2.リットン報告書は、満州事変を「侵犯(violation)ではない」と言っている。
3.リットン報告書は、満州事変を「国際連盟規約違反だ」と言っていない。
1.はいいんじゃないか。俺がまちがっているかもしれないが。
2.は、ちょっと異論がある。
満州事変を「侵犯(violation)ではない」と言っている。
のじゃなくて、満州事変は、単なる国境の侵犯ではない(つまり、他に例をみない複雑で特別なケースだ)といっているのじゃないか。俺の読み違いかもしれないが。
3.については、無知なのでなるほどというよりほかない。
ところで、aggression, invasion, etcを「侵略」と訳すのは誤訳だということだが、いたるところで侵略と訳されて、あるいは解されているようだ。たとえば「諸君!」などで。

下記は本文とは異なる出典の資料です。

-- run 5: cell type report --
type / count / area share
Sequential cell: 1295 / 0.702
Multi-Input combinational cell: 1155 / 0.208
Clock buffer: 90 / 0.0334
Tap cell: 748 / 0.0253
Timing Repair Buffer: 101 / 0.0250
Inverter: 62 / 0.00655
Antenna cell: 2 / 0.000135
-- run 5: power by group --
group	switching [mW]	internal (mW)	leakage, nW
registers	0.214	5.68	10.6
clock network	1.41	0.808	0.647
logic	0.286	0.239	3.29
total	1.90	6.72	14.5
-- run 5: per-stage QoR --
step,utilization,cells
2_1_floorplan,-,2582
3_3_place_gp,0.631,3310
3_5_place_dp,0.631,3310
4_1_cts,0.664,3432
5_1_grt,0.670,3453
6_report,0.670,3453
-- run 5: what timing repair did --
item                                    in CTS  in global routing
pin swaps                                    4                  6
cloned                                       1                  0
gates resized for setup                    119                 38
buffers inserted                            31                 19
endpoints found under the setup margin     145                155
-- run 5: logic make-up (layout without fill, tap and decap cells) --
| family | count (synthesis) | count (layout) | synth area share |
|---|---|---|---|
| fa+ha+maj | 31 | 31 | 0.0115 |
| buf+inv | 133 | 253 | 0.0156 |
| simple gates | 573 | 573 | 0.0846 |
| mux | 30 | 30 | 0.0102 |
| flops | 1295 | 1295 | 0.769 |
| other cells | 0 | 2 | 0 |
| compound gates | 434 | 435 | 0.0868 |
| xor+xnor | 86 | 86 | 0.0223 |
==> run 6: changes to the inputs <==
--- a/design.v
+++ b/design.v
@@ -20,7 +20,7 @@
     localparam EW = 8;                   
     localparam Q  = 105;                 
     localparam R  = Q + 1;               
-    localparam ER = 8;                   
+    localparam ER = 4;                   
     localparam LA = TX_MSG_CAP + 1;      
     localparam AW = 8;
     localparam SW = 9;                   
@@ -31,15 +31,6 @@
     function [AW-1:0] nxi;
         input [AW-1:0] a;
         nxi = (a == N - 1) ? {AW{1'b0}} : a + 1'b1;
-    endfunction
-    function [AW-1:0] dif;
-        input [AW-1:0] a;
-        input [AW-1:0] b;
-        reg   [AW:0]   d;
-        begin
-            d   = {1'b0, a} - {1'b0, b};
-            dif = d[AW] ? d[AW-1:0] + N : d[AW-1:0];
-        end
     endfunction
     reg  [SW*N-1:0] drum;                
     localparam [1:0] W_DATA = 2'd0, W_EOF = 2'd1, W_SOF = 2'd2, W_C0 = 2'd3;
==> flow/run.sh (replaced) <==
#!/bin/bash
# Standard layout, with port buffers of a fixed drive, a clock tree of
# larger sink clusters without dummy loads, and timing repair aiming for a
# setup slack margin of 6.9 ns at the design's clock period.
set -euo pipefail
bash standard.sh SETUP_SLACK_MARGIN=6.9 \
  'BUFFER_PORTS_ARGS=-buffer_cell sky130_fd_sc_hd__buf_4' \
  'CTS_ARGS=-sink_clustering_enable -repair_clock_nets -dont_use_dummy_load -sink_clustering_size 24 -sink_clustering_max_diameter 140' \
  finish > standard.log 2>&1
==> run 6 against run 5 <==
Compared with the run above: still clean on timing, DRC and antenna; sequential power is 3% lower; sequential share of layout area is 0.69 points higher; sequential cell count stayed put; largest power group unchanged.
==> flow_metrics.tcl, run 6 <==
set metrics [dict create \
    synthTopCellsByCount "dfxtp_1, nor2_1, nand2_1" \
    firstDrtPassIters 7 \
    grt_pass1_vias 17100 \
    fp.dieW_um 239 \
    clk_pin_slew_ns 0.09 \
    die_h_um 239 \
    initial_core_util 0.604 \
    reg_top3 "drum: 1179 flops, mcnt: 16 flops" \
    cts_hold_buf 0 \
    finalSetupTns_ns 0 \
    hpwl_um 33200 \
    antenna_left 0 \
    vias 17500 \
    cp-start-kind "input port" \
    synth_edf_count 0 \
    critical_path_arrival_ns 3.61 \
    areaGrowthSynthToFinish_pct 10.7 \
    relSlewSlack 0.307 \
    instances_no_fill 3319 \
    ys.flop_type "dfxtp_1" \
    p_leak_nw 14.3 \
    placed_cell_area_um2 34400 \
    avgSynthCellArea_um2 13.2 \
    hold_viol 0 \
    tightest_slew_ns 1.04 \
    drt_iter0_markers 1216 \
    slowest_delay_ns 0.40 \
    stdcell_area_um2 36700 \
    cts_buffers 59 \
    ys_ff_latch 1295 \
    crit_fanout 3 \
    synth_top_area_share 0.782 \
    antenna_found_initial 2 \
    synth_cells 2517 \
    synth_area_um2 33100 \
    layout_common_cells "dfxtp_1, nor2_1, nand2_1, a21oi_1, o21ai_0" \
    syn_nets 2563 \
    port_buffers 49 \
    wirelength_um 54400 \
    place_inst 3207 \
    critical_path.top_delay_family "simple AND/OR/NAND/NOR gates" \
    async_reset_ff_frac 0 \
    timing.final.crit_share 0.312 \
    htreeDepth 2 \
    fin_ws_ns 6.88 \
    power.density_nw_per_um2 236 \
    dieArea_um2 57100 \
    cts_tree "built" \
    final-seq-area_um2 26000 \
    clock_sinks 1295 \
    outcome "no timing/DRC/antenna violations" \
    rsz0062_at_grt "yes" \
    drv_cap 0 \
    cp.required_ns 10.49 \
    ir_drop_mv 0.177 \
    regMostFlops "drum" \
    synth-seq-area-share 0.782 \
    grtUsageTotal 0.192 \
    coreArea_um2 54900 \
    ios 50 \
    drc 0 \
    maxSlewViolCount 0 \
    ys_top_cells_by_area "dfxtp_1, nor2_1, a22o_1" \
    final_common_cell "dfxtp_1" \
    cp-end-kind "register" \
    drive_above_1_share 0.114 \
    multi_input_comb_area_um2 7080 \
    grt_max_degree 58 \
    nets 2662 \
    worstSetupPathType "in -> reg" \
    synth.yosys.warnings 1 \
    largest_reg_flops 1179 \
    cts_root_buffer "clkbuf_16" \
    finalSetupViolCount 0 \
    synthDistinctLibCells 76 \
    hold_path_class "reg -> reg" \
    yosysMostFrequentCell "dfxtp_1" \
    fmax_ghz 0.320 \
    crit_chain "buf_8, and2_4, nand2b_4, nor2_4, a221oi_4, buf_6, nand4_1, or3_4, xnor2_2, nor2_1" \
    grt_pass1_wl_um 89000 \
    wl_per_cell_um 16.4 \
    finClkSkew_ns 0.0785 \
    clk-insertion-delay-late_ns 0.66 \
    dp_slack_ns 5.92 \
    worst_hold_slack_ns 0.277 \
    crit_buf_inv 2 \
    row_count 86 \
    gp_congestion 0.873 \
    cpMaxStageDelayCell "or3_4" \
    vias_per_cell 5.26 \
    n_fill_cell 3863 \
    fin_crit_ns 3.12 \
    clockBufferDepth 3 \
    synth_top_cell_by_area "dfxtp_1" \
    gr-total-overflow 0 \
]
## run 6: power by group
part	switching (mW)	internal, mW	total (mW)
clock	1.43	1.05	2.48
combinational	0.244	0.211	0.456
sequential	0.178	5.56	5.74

まず「侵略」という言葉の定義から始めよう。国際法上、「侵略」とは「作戦計画にもとづいて、第一撃をうつ(敵軍隊を攻撃したり、自国軍隊を越境させたりする)」ことである。戦場がどこかで決定されるものではなく、また講和条約の結果、相手国の領土を獲得することを指すのでもない。(別宮暖朗「日清戦争は侵略だったと言われたら」「諸君!」2006年2月,61)
別宮暖朗のいう「侵略」は、aggressionとか invasionとかviolationとかにあたるようだ。英和、和英辞書などでもこのような定義、訳語に従っているようだ。
それはそれでいいと思う。「侵略」の意味にははばがあるということ、文脈によってどの意味に使われているのかを意識していればいいと思う。ただ、そこをあいまいにしておなじ「侵略」で広辞苑の意味と英和辞典の意味(aggressionとか invasionとかviolationとかを「侵略」とする)を混同するのはよくない。
これは メッセージ 11270 (deliciousicecoffee さん)への返信です.